Алекс же, как и всякий младший Сневерг, несший груз, каждую минуту своей жизни вынужден был выбирать и выбирать должен был правильно. Вот как сейчас. В том, что никто не достоин так, как Сашенька, он не сомневался. Чувствовал это всем собой, ощущал кожей, точно знал, что правильным до́лжно сложиться именно это, и никак иначе.
Проще говоря, внутри у него растерянно стенало и возмущённо противилось, если он только пытался представить, что женщиной, дающей жизнь его собственной ветви рода, будет не Саша. И он согласился безропотно, с радостью принял это своё знание как несомненную данность.
Горько кололо от того, что впереди, и знал, что не сможет впрок надержаться, насытиться, налюбиться, и так же уверенно знал, что любить уже будет всегда и ничто во всей безграничности никогда этого не исправит.
Но тут уж он поделать ничего бы не смог. Да и не захотел бы.
Он, безусловно, терзался, стоит ли предупредить или всё же оставить в неведении? И не лишать её глаза такой важной ему чистой улыбки.
– Как же тяжело. Как мучительно… – шевелил над её макушкою одними губами.
И Алекс не знал, как перенести эту выматывающую, требующую крика боль. Боль его маленькой женщины.
– Слышишь? – встревожилась негромко. И вдруг уже живее: – Алекс, ты слышишь? – Саша заметалась глазами.
– Что? – Он улыбнулся её птичьему беспокойству.
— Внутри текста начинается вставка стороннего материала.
<file path="src/include/biss_cfg.svh">
`ifndef BISS_CFG_SVH
`define BISS_CFG_SVH

// Number of encoder channels
`define BISS_NCH 4

// Longest SLO frame in bits
`define BISS_MAX_BITS 64

// Divider and timeout counter width
`define BISS_DIV_W 16

// Result FIFO entries
`define BISS_FIFO_DEPTH 4

`endif

</file>
<file path="src/design/biss_pkg.sv">
`include "biss_cfg.svh"

package biss_pkg;

	typedef logic [`BISS_DIV_W-1:0] div_t;                      // Clocks per MA half period
	typedef logic [$clog2(`BISS_MAX_BITS + 1)-1:0] bitcnt_t;    // 0 to 64 bits
	typedef logic [`BISS_MAX_BITS-1:0] pos_t;
	typedef logic [$clog2(`BISS_NCH)-1:0] chan_t;

	// Per-channel setup written over the bus
	typedef struct packed {
		div_t    divider;
		div_t    timeout;
		bitcnt_t bits;
		logic    cdm;
	} chan_cfg_t;

	typedef struct packed {
		pos_t    data;     // Last bit received in bit 0
		bitcnt_t bits;
	} chan_result_t;

	// Result tagged with its source channel
	typedef struct packed {
		chan_t        chan;
		chan_result_t result;
	} fifo_entry_t;

	typedef enum logic [2:0] {
		ST_IDLE,
		ST_CLK_LOW,
		ST_CLK_HIGH,
		ST_CDM,        // MA carries the CDM bit for the timeout
		ST_RECOVER
	} chan_state_t;

endpackage

</file>
<file path="src/design/biss_channel.sv">
`timescale 1ns/100ps
`include "biss_cfg.svh"

module biss_channel (
	input  logic                   clk,
	input  logic                   arst_n,
	input  biss_pkg::chan_cfg_t    cfg,
	input  logic                   start,
	output logic                   busy,
	output logic                   ma,
	input  logic                   slo,
	output logic                   done,
	output biss_pkg::chan_result_t result,
	input  logic                   take
);
	import biss_pkg::*;

	chan_state_t state;
	chan_cfg_t   cfg_q;        // Frame setup held for the whole frame
	div_t        cnt;
	bitcnt_t     bits_left;
	pos_t        shift;
	logic        accept;
	logic        ma_rise;

	// A pending result blocks new frames
	assign accept  = (state == ST_IDLE) && start && !done;
	assign ma_rise = (state == ST_CLK_LOW) && (cnt == '0);

	assign busy        = (state != ST_IDLE) || done;
	assign result.data = shift;
	assign result.bits = cfg_q.bits;

	always_ff @(posedge clk or negedge arst_n) begin
		if (!arst_n) begin
			state     <= ST_IDLE;
			ma        <= 1'b1;       // MA idles high
			cnt       <= '0;
			bits_left <= '0;
			done      <= 1'b0;
		end else begin
			if (take)
				done <= 1'b0;
			case (state)
				ST_IDLE: begin
					if (accept) begin
						bits_left <= cfg.bits;
						if (cfg.bits != '0) begin
							state <= ST_CLK_LOW;
							ma    <= 1'b0;
							cnt   <= cfg.divider - 1'b1;
						end else begin
							state <= ST_CDM;    // Empty frame goes straight to CDM
							ma    <= cfg.cdm;
							cnt   <= cfg.timeout - 1'b1;
						end
					end
				end
				ST_CLK_LOW: begin
					if (cnt == '0) begin
						state     <= ST_CLK_HIGH;
						ma        <= 1'b1;
						cnt       <= cfg_q.divider - 1'b1;
						bits_left <= bits_left - 1'b1;
					end else begin
						cnt <= cnt - 1'b1;
					end
				end
				ST_CLK_HIGH: begin
					if (cnt != '0) begin
						cnt <= cnt - 1'b1;
					end else if (bits_left == '0) begin
						state <= ST_CDM;
						ma    <= cfg_q.cdm;
						cnt   <= cfg_q.timeout - 1'b1;
					end else begin
						state <= ST_CLK_LOW;
						ma    <= 1'b0;
						cnt   <= cfg_q.divider - 1'b1;
					end
				end
				ST_CDM: begin
					if (cnt == '0) begin
						state <= ST_RECOVER;
						ma    <= 1'b1;
						cnt   <= cfg_q.divider - 1'b1;
					end else begin
						cnt <= cnt - 1'b1;
					end
				end
				ST_RECOVER: begin
					if (cnt == '0) begin
						state <= ST_IDLE;
						done  <= 1'b1;          // Held until the collector takes it
					end else begin
						cnt <= cnt - 1'b1;
					end
				end
				default: state <= ST_IDLE;
			endcase
		end
	end

	// Frame payload
	always_ff @(posedge clk) begin
		if (accept) begin
			cfg_q <= cfg;
			shift <= '0;
		end else if (ma_rise) begin
			shift <= {shift[`BISS_MAX_BITS-2:0], slo};   // MSB first
		end
	end

	a_ma_idle_high: assert property (@(posedge clk) disable iff (!arst_n)
		(state == ST_IDLE) |-> ma);

	a_take_when_done: assert property (@(posedge clk) disable iff (!arst_n)
		take |-> done);

endmodule

</file>
<file path="config.mk">
export PLATFORM = sky130hd
export DESIGN_NAME = biss_channel
export DESIGN_NICKNAME = d
export VERILOG_FILES = /design/src/design/biss_pkg.sv /design/src/design/biss_channel.sv
export VERILOG_INCLUDE_DIRS = /design/src /design/src/include
export SDC_FILE = /design/constraint.sdc
export NUM_CORES = 1
export LEC_CHECK = 0
export BUFFER_PORTS_ARGS = -buffer_cell sky130_fd_sc_hd__buf_2
export CAP_MARGIN = 25
export CORE_ASPECT_RATIO = 0.9
export CORE_MARGIN = 4
export CORE_UTILIZATION = 25
export CTS_BUF_LIST = sky130_fd_sc_hd__clkbuf_8
export DETAILED_ROUTE_END_ITERATION = 12
export HOLD_SLACK_MARGIN = 0.03
export RECOVER_POWER = 25
export SYNTH_ARGS = -nofsm -noshare
export SYNTH_HDL_FRONTEND = slang
export SYNTH_SLANG_ARGS = --single-unit
</file>
<file path="constraint.sdc">
create_clock -name clk -period 5.2 [get_ports clk]
set_clock_uncertainty 0.1 [all_clocks]
set_input_delay 1.04 -clock clk [delete_from_list [all_inputs] [get_ports clk]]
set_output_delay 1.04 -clock clk [all_outputs]
set_load 0.01 [all_outputs]
</file>
==> summary.txt, run 1 <==
STA
  • Crit path time final: 3.635 ns
  • Final period util: 69.90%
  • Slew Viols, Final: 29
  • Setup violators final: 0
  • Fin Setup TNS: 0 ns
  • Fmax achieved: 0.2751 GHz
  • Slew margin rel.: -7.136%
  • Worst-Margin Slew: 1.607 ns
  • RSZ-0062 raised after global routing: false
  • Hold Fails Final Rpt: 0
  • Setup slack after layout: 1.565 ns

Setup path
  • CP Cell Sequence: inv_1 -> ha_1 -> or4b_1 -> or4_1 -> a31oi_4 -> or4_1 -> a22oi_1 -> a211o_1
  • Family with the most delay on the worst path: simple AND/OR/NAND/NOR gates
  • Worst-path fanout max: 19
  • Slowest cell on crit path: or4_1
  • Max stage delay on crit path: 0.91 ns
  • Flop2flop setup slack: 1.57 ns
  • Critical Path Sink Type: register
  • Crit path DAT: 3.87 ns
  • Req. time, crit path: 5.43 ns
  • CP startpoint kind: register
  • CP dominant cell by count: or4_1
  • Crit Path Class: reg -> reg
  • CP Buf/Inv Count: 1

Clock network
  • H-tree Lvls: 4
  • Clock latency at the later pin of the worst-skew pair: 0.45 ns
  • Inserted Clock Buffers: 17
  • Count of clock tree sinks: 132
  • Post-CTS Setup Bufs: 0
  • Worst-path clk slew: 0.08 ns
  • CTS tree: done
  • Root buf cell: clkbuf_8
  • CTS Buffer Depth: 2
  • CTS Hold Buffers Added: 0
  • Cts repair resizes: 0

Floorplan
  • Die H: 163.8 microns
  • Die W: 181.1 microns
  • Initial Util: 25.59%
  • Core Box Area: 26350 sq um
  • Row count: 56
  • DIE AREA: 29670 sq um
  • # IOs: 119

GRT
  • Initial antenna violation count: 0
  • Total GRT Usage: 13.47%
  • Vias in the first global route: 5839
  • Pin count of the biggest net entering global routing: 65
  • Grt total ovfl: 0
  • Global-route wire length before repair: 32210 microns

Yosys
  • Cell area after synthesis: 6743 sq um
  • Synth warn: 0
  • Cell variety after synth: 59
  • Post-synth EDFFs: 40
  • Sequential element share of the synthesized area: 47.23%
  • Mapped Avg Cell Area: 8.734 sq um
  • Post-Syn Instances: 772
  • Register bit total from synthesis: 132
  • Mapped Nets: 821
  • Top FF cell, synth: dfxtp_1
  • Post-synth ARST share: 21.21%

Detailed routing
  • Vias/cell: 4.966
  • Iter 0 DRT Violations: 454
  • Routed wire length: 20390 microns
  • Post-route ant nets: 0
  • Residual DRC count: 0
  • Pre-Repair DR Iteration Count: 5
  • Drt wl/cell: 16.51 microns
  • DR vias: 6133

Run
  • Max-cap violations: 1

Power and ir drop
  • IR drop worst, VDD: 0.1663 mV
  • Leakage power: 2.920 nW
  • Power per cell area: 270.6 nW/um^2

Layout
  • Antenna Cells: 0
  • Fraction of layout cells with a size suffix above 1: 15.11%
  • Area added between synthesis and finish: 19.15%
  • Layout Nets: 923
  • Fill count: 2902

Place
  • IO buf count: 118
  • Final Wtd Congestion: 0.9230
  • Post-Place Worst Slack: 1.607 ns
  • Detailed Place HPWL: 14870 microns

Min path
  • Hold Crit Class: reg -> reg

Status
  • Failing checks: capacitance limit, slew limit
  • Status: finished with violations
synthesized netlist by cell type, drive strengths merged, types with 5 or more instances:
master | number | share of area [%]
nand2 | 163 | 9.1
a21oi | 94 | 7.0
dfxtp | 64 | 19
edfxtp | 40 | 18
nor2 | 37 | 2.2
o21ai | 37 | 2.9
xnor2 | 31 | 4.0
dfrtp | 27 | 10
nor3 | 27 | 2.0
clkbuf | 26 | 1.4
buf | 22 | 2.0
nand3 | 22 | 1.6
xor2 | 22 | 2.9
or4 | 15 | 1.7
nor4 | 14 | 1.5
inv | 9 | 0.50
nand4 | 9 | 0.83
o211ai | 9 | 1.0
o22ai | 9 | 0.83
o31ai | 8 | 0.89
or3 | 7 | 0.65
a31oi | 6 | 0.78
a211oi | 5 | 0.56
a22oi | 5 | 0.56
nand3b | 5 | 0.56
routing by layer:
layer / track usage [%] / up-vias / part of all wire (%)
met3: 2.989 / 40 / 5.4
met1: 18.75 / 2907 / 47
met4: 5.150 / 0 / 2.7
met2: 20.46 / 194 / 45
li1: - / 2992 / -
met5: 0 / - / 0
cell type report:
| type | instances | area (sq um) | share of cell area (%) |
|---|---|---|---|
| repair buffers | 131 | 636.9 | 7.927 |
| multi-input cells | 583 | 3308 | 41.18 |
| inverters | 9 | 33.78 | 0.4205 |
| clock buffers | 18 | 247.7 | 3.084 |
| clock inverters | 14 | 187.7 | 2.336 |
| well taps | 348 | 435.4 | 5.420 |
| flip-flops and latches | 132 | 3184 | 39.64 |
placed cells by master, fill, tap and decap left out, types with 15 or more instances in the layout:
master	Yosys	layout
xor2_1	22	22
dfxtp_1	64	64
dfrtp_1	27	27
clkbuf_1	26	41
a21oi_1	94	94
nor2_1	36	35
buf_2	10	77
nand3_1	22	22
xnor2_1	31	30
or4_1	15	15
nand2_1	163	162
clkbuf_8	0	18
o21ai_0	31	31
nor3_1	27	27
edfxtp_1	40	40
tightest hold or removal path, delay by kind of cell, from the launching register on:
kind / cells / cell delay [ns]
AO/OA/AOI/OAI: 1 / 0.05
AND/OR/NAND/NOR: 1 / 0.05
flip-flops: 1 / 0.31
state kept, by name, summed over array words and instances, names as in the netlist:
| name | flops |
|---|---|
| bits_left | 7 |
| cnt | 16 |
| cfg_q | 33 |
| state | 3 |
| ma | 1 |
| shift | 64 |
| done | 1 |
| result | 7 |
report_power, final:
part / internal (W) / total [W] / switching [W]
clock network: 0.000504 / 0.000971 / 0.000467
logic: 0.0000422 / 0.000100 / 0.0000578
registers: 0.00108 / 0.00110 / 0.0000271
final timing paths:
kind / endpoint / cells after the start / startpoint
worst max-delay path: cnt[6]$_DFFE_PN0P_ / 8 / cnt[0]$_DFFE_PN0P_
worst min register to register: shift[63]$_SDFFE_PP0P_ / 2 / shift[63]$_SDFFE_PP0P_
max in group asynchronous: bits_left[2]$_DFFE_PN0P_ / 1 / arst_n
worst max register to register: cnt[6]$_DFFE_PN0P_ / 8 / cnt[0]$_DFFE_PN0P_
worst min-delay path: shift[63]$_SDFFE_PP0P_ / 2 / shift[63]$_SDFFE_PP0P_
min in group asynchronous: cnt[3]$_DFFE_PN0P_ / 1 / arst_n
kinds of logic (layout without fill, tap and decap cells):
kind of cell / count (synthesis) / after routing / share of synthesized area (%)
multiplexers: 4 / 4 / 0.5938
AO/OA/AOI/OAI: 202 / 202 / 18.17
AND/OR/NAND/NOR: 320 / 320 / 22.42
flip-flops: 132 / 132 / 47.23
XOR/XNOR: 53 / 53 / 6.884
buffers and inverters: 57 / 172 / 3.971
adder cells (fa/ha/maj): 4 / 4 / 0.7423
metrics by stage:
| stage | utilization, % | instance area [sq um] | total power (W) | std cells | hold WS (ns) |
|---|---|---|---|---|---|
| floorplan | - | 6743 | 0.001173 | 772 | 0.3713 |
| global placement | 29.04 | 7650 | 0.001224 | 1203 | 0.3410 |
| detailed placement | 29.04 | 7650 | 0.001227 | 1203 | 0.3459 |
| CTS | 30.69 | 8085 | 0.002206 | 1235 | 0.3578 |
| global route | 30.49 | 8034 | 0.002257 | 1235 | 0.3814 |
| finish | 30.49 | 8034 | 0.002174 | 1235 | 0.3539 |
(Power assumes the default switching activity.)
==> run 2, diff against run 1 <==
- clock period: 5.2 -> 3.5 ns (I/O delays scaled with it)
==> summary.txt, run 2 (synthesized netlist as in run 1, its figures left out) <==
STA
  • Final period util: 90.23% (+20 points)
  • Fin Setup TNS: 0 ns (unchanged)
  • Setup slack after layout: 0.3420 ns (-1.223 ns)
  • Fmax achieved: 0.3167 GHz (+15%)
  • Slew margin rel.: -8.482% (-1.3 points)
  • Slew Viols, Final: 29 (unchanged)
  • Setup violators final: 0 (unchanged)
  • Hold Fails Final Rpt: 0 (unchanged)
  • Crit path time final: 3.158 ns (-0.4766 ns)
  • RSZ-0062 raised after global routing: false
  • Worst-Margin Slew: 1.627 ns (+0.02018 ns)

GRT
  • Pin count of the biggest net entering global routing: 65 (unchanged)
  • Global-route wire length before repair: 31650 microns (-1.7%)
  • Initial antenna violation count: 0 (unchanged)
  • Total GRT Usage: 13.43% (-0.035 points)
  • Grt total ovfl: 0 (unchanged)
  • Vias in the first global route: 5637 (-3.5%)

Floorplan
  • Row count: 56 (unchanged)
  • # IOs: 119 (unchanged)
  • Die H: 163.8 microns (unchanged)
  • Initial Util: 25.59% (unchanged)
  • Die W: 181.1 microns (unchanged)
  • DIE AREA: 29670 sq um (unchanged)
  • Core Box Area: 26350 sq um (unchanged)

Setup path
  • CP startpoint kind: register
  • Crit Path Class: reg -> reg
  • Crit path DAT: 3.38 ns (-0.49 ns)
  • CP startpoint: cnt[0]$_DFFE_PN0P_
  • Flop2flop setup slack: 0.34 ns (-1.22 ns)
  • Req. time, crit path: 3.72 ns (-1.71 ns)
  • Critical Path Sink Type: register
  • CP Cell Sequence: inv_1 -> ha_1 -> or4b_1 -> or4_1 -> buf_4 -> o21ai_4 -> o221ai_1 -> a22oi_1 -> nand3_1
  • FF-to-FF path depth: 9 (+1)
  • Max stage delay on crit path: 0.70 ns (-0.21 ns)
  • Reg-to-Reg End: cnt[14]$_DFFE_PN0P_
  • Slowest cell on crit path: or4_1
  • Family with the most delay on the worst path: simple AND/OR/NAND/NOR gates
  • CP Buf/Inv Count: 2 (+1)
  • Worst-path fanout max: 10 (-9)
  • RR Startpoint: cnt[0]$_DFFE_PN0P_

Status
  • Failing checks: capacitance limit, slew limit
  • Status: finished with violations

Layout
  • Most common cell after layout, fill and taps aside: nand2_1
  • Flip-flop count of the largest register after layout: 64 (unchanged)
  • Top flop regs: shift x64, cfg_q x33, cnt x16
  • Area added between synthesis and finish: 20.30%
  • Register area: 3184 sq um (unchanged)
  • Biggest register: shift
  • Multi-input gate area: 3301 sq um (-0.23%)
  • Fill count: 2888 (-0.48%)
  • Fraction of layout cells with a size suffix above 1: 16.09% (+0.99 points)
  • Antenna Cells: 0 (unchanged)
  • Most frequent cells in the layout: nand2_1 (162), a21oi_1 (94), buf_2 (77), dfxtp_1 (64), clkbuf_1 (41)
  • Layout Nets: 937 (+1.5%)

Power and ir drop
  • IR drop worst, VDD: 0.1630 mV (-2.0%)
  • Power per cell area: 380.2 nW/um^2 (+41%)
  • Leakage power: 2.966 nW (+1.6%)

Detailed routing
  • Vias/cell: 4.914 (-1.0%)
  • DR vias: 6138 (+0.082%)
  • Pre-Repair DR Iteration Count: 5 (unchanged)
  • Drt wl/cell: 16.60 microns (+0.54%)
  • Met3 wire len: 1393 microns (+28%)
  • Met1 Wirelength: 9626 microns (-0.39%)
  • Top layer in use: met4
  • Met2 WL: 9325 microns (+2.7%)
  • Residual DRC count: 0 (unchanged)
  • Iter 0 DRT Violations: 603 (+33%)
  • Post-route ant nets: 0 (unchanged)
  • Routed wire length: 20730 microns (+1.7%)

Clock network
  • Inserted Clock Buffers: 17 (unchanged)
  • Root buf cell: clkbuf_8
  • Count of clock tree sinks: 132 (unchanged)
  • Clock latency at the later pin of the worst-skew pair: 0.46 ns (about the same)
  • Cts repair resizes: 0 (unchanged)
  • CTS tree: done
  • Worst-path clk slew: 0.08 ns (about the same)
  • H-tree Lvls: 4 (unchanged)
  • CTS Buffer Depth: 2 (unchanged)
  • CTS Hold Buffers Added: 0 (unchanged)
  • Post-CTS Setup Bufs: 0 (unchanged)

Run
  • Max-cap violations: 1 (unchanged)

Place
  • Detailed Place HPWL: 15380 microns (+3.5%)
  • IO buf count: 118 (unchanged)
  • Post-Place Worst Slack: 0.3912 ns (-1.216 ns)
  • Final Wtd Congestion: 0.8984 (-2.7%)

Min path
  • Hold Crit Depth: 1 (-1)
  • Min-delay src: cfg[0]
  • Hold path endpoint: cfg_q[0]$_DFFE_PP_
  • Hold Crit Class: in -> reg
[run 2: changes by cell type in the layout (fill, tap and decap cells not counted), sizes merged]
| cell | previous run | this run |
|---|---|---|
| inv | 18 | 13 |
| clkbuf | 59 | 58 |
| clkinv | 1 | 7 |
| clkinvlp | 1 | 2 |
| buf | 90 | 104 |
| bufinv | 3 | 2 |
[run 2: worst reg2reg max path, stage by stage (launching register included)]
cell	delay, ns
dfrtp_1	0.41
inv_1	0.09
ha_1	0.26
or4b_1	0.47
or4_1	0.70
buf_4	0.25
o21ai_4	0.26
o221ai_1	0.21
a22oi_1	0.19
nand3_1	0.09
[run 2: worst max-delay path by stage]
stage	cells after the start	slack (ns)	to
finish	9	0.34	cnt[14]$_DFFE_PN0P_
global route	9	0.17	cnt[14]$_DFFE_PN0P_
CTS	9	0.34	cnt[14]$_DFFE_PN0P_
detailed placement	9	0.39	cnt[14]$_DFFE_PN0P_
global placement	7	0.45	cnt[15]$_DFFE_PN0P_
floorplan	6	0.04	cfg_q[0]$_DFFE_PP_
[run 2: power breakdown]
group,switching (W),internal (W)
clock,0.000665,0.000638
combinational,0.0000824,0.0000633
sequential,0.0000361,0.00160
[run 2: per-layer routing]
metal | GRT usage (%) | vias up
li1 | - | 3016
met1 | 18.56 | 2880
met2 | 20.99 | 212
met3 | 3.477 | 30
met4 | 3.581 | 0
met5 | 0 | -
[run 2: area by class of cell]
cell class,instances,area share [%]
clock buffers,17,2.884
flip-flops and latches,132,39.26
well taps,348,5.368
multi-input cells,583,40.69
repair buffers,145,9.456
inverters,9,0.4165
clock inverters,15,1.928
[run 2: stage by stage]
| stage | cell area, sq um | std cells | power (W) | hold WS, ns | utilization (%) |
|---|---|---|---|---|---|
| 6_report | 8112 | 1249 | 0.003084 | 0.3591 | 30.79 |
| 5_1_grt | 8112 | 1249 | 0.003226 | 0.3244 | 30.79 |
| 4_1_cts | 8163 | 1249 | 0.003143 | 0.1691 | 30.98 |
| 3_3_place_gp | 7772 | 1217 | 0.001817 | 0.3417 | 29.50 |
| 3_5_place_dp | 7772 | 1217 | 0.001820 | 0.3539 | 29.50 |
| 2_1_floorplan | 6743 | 772 | 0.001743 | 0.3044 | - |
И огляделся с нею вместе кругом.
Лесная привычная тишина. Размеренный стрекот, шорох, тонкий скрип. Слышно, как ветер перебирает Сашины нежные пряди. Мельтешит по еловым лапищам белка. Зяблик сел на таволгу рядом.
– Что там? – повторил шёпотом, прижимая глупышку к груди.
– Голос, – маленькая женщина была растерянной и изумлённой. – Тот самый. Он… зовёт нас? – в расширившихся глазах плескалось недоумение и почти ужас.
– И что же? – засмеялся тихонько. – Идём?
– Это… страшно?
– Раз зовёт, значит, нужно. – Александр был уверенно спокоен. Его довольное умиротворение отозвалось в ней, и Сашенька расслабленно обмякла.
– Может быть, кому-то нужна помощь? – наморщилась робко.
– Вот и надобно узнать. – Алекс увлекал её к вершине холма. – Тут весь парк будет как на Аннушкином подносе, – шагал медленно и размашисто верх, весело потягивая спутницу за руку следом. – Смотри же, не забиралась ещё сюда? – и уточнил немного ревниво: – Без меня?
Сашенька обернулась и охнула. Замок, будто огромный белый корабль, плыл в пёстрой чаше осеннего смешанного леса. Холм стекал вниз скошенной лужайкой со стыдящимися голых проплешин шарами кустов, стремился к широким парковым террасам с лестницами и упирался в искрящийся на почти белом солнце фонтан.
Белый замок с белым солнцем над ним…
– Эй, – тихонько позвал её Алекс. И крикнул уже громче вверх: – Эхей! – Эхо прокатилось коротко и замерло, будто уткнувшись в вязкую стену.